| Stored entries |
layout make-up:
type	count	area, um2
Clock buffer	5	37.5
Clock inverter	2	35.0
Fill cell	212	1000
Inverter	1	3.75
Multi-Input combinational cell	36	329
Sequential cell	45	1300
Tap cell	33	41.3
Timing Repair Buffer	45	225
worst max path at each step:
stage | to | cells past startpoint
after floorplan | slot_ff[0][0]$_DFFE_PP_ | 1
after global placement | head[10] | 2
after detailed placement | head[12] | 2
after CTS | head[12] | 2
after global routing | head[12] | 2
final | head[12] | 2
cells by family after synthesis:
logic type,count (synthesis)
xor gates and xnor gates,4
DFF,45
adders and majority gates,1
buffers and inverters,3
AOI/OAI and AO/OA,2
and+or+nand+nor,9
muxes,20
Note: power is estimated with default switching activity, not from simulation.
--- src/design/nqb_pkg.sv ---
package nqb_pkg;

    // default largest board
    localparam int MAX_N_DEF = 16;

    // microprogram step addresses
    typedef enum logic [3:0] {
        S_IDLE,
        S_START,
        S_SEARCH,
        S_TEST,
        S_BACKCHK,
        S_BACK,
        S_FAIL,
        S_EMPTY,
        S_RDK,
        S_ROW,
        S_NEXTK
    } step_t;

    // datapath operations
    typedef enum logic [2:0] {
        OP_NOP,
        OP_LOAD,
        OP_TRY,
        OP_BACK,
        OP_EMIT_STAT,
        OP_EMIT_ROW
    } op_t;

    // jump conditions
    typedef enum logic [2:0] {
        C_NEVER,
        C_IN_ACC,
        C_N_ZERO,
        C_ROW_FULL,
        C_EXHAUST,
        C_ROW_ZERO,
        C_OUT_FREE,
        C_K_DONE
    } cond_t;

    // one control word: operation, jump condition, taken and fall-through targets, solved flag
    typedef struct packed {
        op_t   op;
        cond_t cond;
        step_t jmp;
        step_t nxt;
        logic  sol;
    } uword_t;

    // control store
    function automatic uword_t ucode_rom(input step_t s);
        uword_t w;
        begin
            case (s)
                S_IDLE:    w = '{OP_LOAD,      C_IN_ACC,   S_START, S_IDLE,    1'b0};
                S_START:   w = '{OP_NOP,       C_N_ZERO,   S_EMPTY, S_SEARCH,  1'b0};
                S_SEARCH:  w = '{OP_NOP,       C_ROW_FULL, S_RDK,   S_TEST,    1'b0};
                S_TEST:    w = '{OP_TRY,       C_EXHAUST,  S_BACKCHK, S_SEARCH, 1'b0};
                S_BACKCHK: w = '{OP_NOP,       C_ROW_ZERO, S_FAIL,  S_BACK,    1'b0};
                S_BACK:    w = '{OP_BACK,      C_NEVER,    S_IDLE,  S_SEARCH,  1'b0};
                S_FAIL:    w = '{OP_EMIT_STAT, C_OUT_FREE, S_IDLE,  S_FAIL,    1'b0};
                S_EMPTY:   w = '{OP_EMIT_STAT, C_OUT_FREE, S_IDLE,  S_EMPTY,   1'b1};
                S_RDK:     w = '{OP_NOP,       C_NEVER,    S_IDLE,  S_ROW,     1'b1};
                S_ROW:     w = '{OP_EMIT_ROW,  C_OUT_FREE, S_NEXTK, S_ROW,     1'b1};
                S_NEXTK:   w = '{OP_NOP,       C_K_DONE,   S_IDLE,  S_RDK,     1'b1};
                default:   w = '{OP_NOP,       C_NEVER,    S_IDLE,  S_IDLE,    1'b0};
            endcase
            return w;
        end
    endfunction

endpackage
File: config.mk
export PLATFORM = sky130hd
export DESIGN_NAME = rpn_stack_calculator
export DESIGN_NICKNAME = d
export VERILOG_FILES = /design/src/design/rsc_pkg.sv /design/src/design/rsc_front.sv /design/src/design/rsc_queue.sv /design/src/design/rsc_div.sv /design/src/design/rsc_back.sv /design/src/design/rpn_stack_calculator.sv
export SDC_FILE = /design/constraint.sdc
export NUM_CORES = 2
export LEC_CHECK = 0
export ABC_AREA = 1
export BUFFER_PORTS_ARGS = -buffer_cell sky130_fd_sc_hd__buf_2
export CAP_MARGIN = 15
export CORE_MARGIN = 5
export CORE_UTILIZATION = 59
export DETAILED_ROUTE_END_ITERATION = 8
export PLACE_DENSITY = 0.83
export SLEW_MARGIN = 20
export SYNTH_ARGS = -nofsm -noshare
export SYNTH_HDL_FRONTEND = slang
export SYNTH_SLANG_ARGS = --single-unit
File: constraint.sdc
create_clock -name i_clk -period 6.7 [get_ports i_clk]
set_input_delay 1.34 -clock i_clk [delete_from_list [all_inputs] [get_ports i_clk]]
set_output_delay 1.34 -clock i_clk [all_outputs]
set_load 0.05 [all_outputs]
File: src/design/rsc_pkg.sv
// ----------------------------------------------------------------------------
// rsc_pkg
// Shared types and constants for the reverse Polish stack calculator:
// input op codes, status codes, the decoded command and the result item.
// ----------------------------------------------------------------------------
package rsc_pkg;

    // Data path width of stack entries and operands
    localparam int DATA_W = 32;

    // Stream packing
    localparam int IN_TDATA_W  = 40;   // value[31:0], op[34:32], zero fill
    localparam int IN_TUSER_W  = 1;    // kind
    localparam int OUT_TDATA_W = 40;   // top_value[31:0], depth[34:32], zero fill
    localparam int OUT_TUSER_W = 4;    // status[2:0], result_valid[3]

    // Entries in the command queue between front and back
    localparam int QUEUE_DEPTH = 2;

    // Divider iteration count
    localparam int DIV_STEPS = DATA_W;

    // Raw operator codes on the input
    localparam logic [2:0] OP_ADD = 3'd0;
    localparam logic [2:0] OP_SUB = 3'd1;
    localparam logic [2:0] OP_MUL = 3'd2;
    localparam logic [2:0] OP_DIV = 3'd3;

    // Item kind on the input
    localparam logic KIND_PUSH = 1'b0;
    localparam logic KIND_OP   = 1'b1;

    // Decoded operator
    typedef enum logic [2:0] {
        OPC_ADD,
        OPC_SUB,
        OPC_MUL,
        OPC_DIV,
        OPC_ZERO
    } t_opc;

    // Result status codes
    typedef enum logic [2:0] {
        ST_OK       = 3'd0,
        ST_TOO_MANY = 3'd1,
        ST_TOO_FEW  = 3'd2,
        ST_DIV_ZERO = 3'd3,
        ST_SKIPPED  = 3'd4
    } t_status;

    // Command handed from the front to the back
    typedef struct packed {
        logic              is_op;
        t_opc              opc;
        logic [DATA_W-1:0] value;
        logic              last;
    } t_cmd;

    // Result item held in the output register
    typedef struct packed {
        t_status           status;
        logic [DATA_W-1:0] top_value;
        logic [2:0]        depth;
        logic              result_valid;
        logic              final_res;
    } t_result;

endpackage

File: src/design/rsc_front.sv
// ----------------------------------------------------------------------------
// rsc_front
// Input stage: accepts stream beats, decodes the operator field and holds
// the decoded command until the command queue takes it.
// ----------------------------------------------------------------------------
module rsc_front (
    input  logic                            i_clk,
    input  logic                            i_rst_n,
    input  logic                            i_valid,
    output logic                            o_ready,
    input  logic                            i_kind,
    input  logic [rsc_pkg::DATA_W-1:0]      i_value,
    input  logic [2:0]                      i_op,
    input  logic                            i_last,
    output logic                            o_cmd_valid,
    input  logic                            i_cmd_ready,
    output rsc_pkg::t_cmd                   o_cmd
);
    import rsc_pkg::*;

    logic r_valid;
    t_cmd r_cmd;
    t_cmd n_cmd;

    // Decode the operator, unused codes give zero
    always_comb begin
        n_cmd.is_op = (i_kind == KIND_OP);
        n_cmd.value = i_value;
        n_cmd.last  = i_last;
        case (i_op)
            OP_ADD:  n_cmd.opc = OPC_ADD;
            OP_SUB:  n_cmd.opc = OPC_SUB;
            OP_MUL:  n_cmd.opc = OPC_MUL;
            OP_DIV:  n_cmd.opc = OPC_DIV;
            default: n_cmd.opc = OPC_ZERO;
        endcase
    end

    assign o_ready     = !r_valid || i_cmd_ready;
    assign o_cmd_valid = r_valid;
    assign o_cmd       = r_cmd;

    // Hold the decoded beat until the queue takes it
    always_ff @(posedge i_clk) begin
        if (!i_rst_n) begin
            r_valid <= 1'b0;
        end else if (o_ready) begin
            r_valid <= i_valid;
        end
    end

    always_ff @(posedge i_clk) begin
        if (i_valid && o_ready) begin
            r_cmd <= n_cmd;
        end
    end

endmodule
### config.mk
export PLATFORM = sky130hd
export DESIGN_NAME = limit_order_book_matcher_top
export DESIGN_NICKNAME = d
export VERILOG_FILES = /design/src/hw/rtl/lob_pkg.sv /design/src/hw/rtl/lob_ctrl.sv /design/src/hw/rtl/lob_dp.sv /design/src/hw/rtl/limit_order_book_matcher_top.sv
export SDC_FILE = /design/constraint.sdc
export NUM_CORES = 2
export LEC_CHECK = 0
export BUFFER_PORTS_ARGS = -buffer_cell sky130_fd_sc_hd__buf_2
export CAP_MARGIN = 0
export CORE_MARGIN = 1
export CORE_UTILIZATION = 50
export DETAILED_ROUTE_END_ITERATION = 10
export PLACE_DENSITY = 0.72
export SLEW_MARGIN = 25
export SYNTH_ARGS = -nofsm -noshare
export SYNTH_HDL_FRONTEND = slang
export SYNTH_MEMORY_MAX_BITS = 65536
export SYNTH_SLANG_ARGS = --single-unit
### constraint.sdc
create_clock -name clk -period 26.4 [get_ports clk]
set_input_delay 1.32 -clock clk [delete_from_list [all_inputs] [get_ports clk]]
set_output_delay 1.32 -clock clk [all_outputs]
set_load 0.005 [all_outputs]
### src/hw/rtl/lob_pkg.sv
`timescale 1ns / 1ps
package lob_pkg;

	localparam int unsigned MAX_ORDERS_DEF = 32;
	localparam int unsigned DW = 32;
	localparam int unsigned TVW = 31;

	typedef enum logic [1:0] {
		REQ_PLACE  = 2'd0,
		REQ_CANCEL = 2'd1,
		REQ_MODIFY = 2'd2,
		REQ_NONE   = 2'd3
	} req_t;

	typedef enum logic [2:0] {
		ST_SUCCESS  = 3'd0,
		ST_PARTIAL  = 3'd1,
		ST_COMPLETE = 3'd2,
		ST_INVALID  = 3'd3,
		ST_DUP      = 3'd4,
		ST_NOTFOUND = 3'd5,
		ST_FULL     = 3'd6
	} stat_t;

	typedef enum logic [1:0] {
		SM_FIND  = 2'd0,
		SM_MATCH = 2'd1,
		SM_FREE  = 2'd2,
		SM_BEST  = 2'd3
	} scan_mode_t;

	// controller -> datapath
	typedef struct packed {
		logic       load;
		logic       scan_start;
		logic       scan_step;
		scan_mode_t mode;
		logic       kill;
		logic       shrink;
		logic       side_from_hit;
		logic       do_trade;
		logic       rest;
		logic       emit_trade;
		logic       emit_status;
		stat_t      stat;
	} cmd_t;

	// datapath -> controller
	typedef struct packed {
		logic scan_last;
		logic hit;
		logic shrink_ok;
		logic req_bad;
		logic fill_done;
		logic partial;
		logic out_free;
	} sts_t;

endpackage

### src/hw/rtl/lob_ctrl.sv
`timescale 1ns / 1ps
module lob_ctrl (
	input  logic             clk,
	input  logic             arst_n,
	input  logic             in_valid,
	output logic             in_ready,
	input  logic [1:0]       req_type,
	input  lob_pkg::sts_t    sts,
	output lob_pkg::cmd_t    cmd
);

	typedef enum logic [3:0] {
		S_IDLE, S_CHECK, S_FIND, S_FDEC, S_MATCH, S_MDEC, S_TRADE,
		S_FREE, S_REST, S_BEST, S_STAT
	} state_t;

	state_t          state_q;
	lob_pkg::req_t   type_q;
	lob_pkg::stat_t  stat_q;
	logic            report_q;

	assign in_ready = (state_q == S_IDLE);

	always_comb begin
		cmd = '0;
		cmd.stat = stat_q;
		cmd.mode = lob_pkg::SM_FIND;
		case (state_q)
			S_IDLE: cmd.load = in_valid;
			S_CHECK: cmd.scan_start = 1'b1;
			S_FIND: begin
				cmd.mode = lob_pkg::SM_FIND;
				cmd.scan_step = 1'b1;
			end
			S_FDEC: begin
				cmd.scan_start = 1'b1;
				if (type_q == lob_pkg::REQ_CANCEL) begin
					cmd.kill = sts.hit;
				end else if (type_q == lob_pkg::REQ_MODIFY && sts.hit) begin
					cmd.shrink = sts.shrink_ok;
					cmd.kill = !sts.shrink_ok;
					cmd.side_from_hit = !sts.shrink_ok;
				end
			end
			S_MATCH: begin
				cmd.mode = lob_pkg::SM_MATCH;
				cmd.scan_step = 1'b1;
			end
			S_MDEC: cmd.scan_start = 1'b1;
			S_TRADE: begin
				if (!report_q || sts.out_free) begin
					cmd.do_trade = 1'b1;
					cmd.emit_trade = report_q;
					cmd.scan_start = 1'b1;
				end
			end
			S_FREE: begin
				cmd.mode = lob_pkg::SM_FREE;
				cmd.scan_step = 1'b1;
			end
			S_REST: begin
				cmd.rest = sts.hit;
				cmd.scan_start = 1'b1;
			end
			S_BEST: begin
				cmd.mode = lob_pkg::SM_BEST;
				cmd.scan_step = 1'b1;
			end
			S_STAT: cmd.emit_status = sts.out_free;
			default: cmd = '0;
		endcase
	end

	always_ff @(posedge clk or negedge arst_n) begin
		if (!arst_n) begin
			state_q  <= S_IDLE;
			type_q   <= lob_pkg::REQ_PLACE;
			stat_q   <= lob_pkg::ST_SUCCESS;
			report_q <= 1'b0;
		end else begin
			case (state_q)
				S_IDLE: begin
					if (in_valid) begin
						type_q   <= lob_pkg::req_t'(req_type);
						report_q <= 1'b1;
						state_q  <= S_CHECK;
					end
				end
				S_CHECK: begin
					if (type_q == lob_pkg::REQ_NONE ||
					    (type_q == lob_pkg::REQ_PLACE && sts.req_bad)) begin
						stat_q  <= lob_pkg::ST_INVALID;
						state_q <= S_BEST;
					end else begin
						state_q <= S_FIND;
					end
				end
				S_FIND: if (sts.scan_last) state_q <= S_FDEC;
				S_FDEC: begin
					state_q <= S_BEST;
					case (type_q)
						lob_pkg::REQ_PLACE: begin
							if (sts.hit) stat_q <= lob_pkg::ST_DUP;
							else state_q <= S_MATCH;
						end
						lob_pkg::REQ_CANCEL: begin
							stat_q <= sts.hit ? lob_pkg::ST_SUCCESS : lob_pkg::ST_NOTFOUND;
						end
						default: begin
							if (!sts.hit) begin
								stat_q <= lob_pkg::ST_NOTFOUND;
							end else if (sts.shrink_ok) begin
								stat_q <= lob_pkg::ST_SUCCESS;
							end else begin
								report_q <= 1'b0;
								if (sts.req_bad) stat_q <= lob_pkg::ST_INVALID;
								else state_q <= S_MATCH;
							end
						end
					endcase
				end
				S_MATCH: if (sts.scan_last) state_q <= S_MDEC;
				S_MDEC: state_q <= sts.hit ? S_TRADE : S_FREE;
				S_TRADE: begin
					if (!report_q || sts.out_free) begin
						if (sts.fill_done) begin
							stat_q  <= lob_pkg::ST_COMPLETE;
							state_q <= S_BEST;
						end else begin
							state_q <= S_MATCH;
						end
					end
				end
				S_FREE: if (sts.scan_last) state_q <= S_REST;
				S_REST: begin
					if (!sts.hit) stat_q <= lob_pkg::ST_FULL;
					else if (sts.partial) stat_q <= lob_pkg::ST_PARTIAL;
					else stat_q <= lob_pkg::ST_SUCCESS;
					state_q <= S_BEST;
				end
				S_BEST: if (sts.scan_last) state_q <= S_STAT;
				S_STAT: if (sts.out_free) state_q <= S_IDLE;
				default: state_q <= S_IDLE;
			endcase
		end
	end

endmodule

| What you need to do |
Your answer should be the lines above, from the line containing "export ABC_AREA = 1" up to and including the line containing "localparam logic [2:0] OP_DIV = 3'd3;", reproduced exactly and with nothing else.

| Response to the task |
export ABC_AREA = 1
export BUFFER_PORTS_ARGS = -buffer_cell sky130_fd_sc_hd__buf_2
export CAP_MARGIN = 15
export CORE_MARGIN = 5
export CORE_UTILIZATION = 59
export DETAILED_ROUTE_END_ITERATION = 8
export PLACE_DENSITY = 0.83
export SLEW_MARGIN = 20
export SYNTH_ARGS = -nofsm -noshare
export SYNTH_HDL_FRONTEND = slang
export SYNTH_SLANG_ARGS = --single-unit
File: constraint.sdc
create_clock -name i_clk -period 6.7 [get_ports i_clk]
set_input_delay 1.34 -clock i_clk [delete_from_list [all_inputs] [get_ports i_clk]]
set_output_delay 1.34 -clock i_clk [all_outputs]
set_load 0.05 [all_outputs]
File: src/design/rsc_pkg.sv
// ----------------------------------------------------------------------------
// rsc_pkg
// Shared types and constants for the reverse Polish stack calculator:
// input op codes, status codes, the decoded command and the result item.
// ----------------------------------------------------------------------------
package rsc_pkg;

    // Data path width of stack entries and operands
    localparam int DATA_W = 32;

    // Stream packing
    localparam int IN_TDATA_W  = 40;   // value[31:0], op[34:32], zero fill
    localparam int IN_TUSER_W  = 1;    // kind
    localparam int OUT_TDATA_W = 40;   // top_value[31:0], depth[34:32], zero fill
    localparam int OUT_TUSER_W = 4;    // status[2:0], result_valid[3]

    // Entries in the command queue between front and back
    localparam int QUEUE_DEPTH = 2;

    // Divider iteration count
    localparam int DIV_STEPS = DATA_W;

    // Raw operator codes on the input
    localparam logic [2:0] OP_ADD = 3'd0;
    localparam logic [2:0] OP_SUB = 3'd1;
    localparam logic [2:0] OP_MUL = 3'd2;
    localparam logic [2:0] OP_DIV = 3'd3;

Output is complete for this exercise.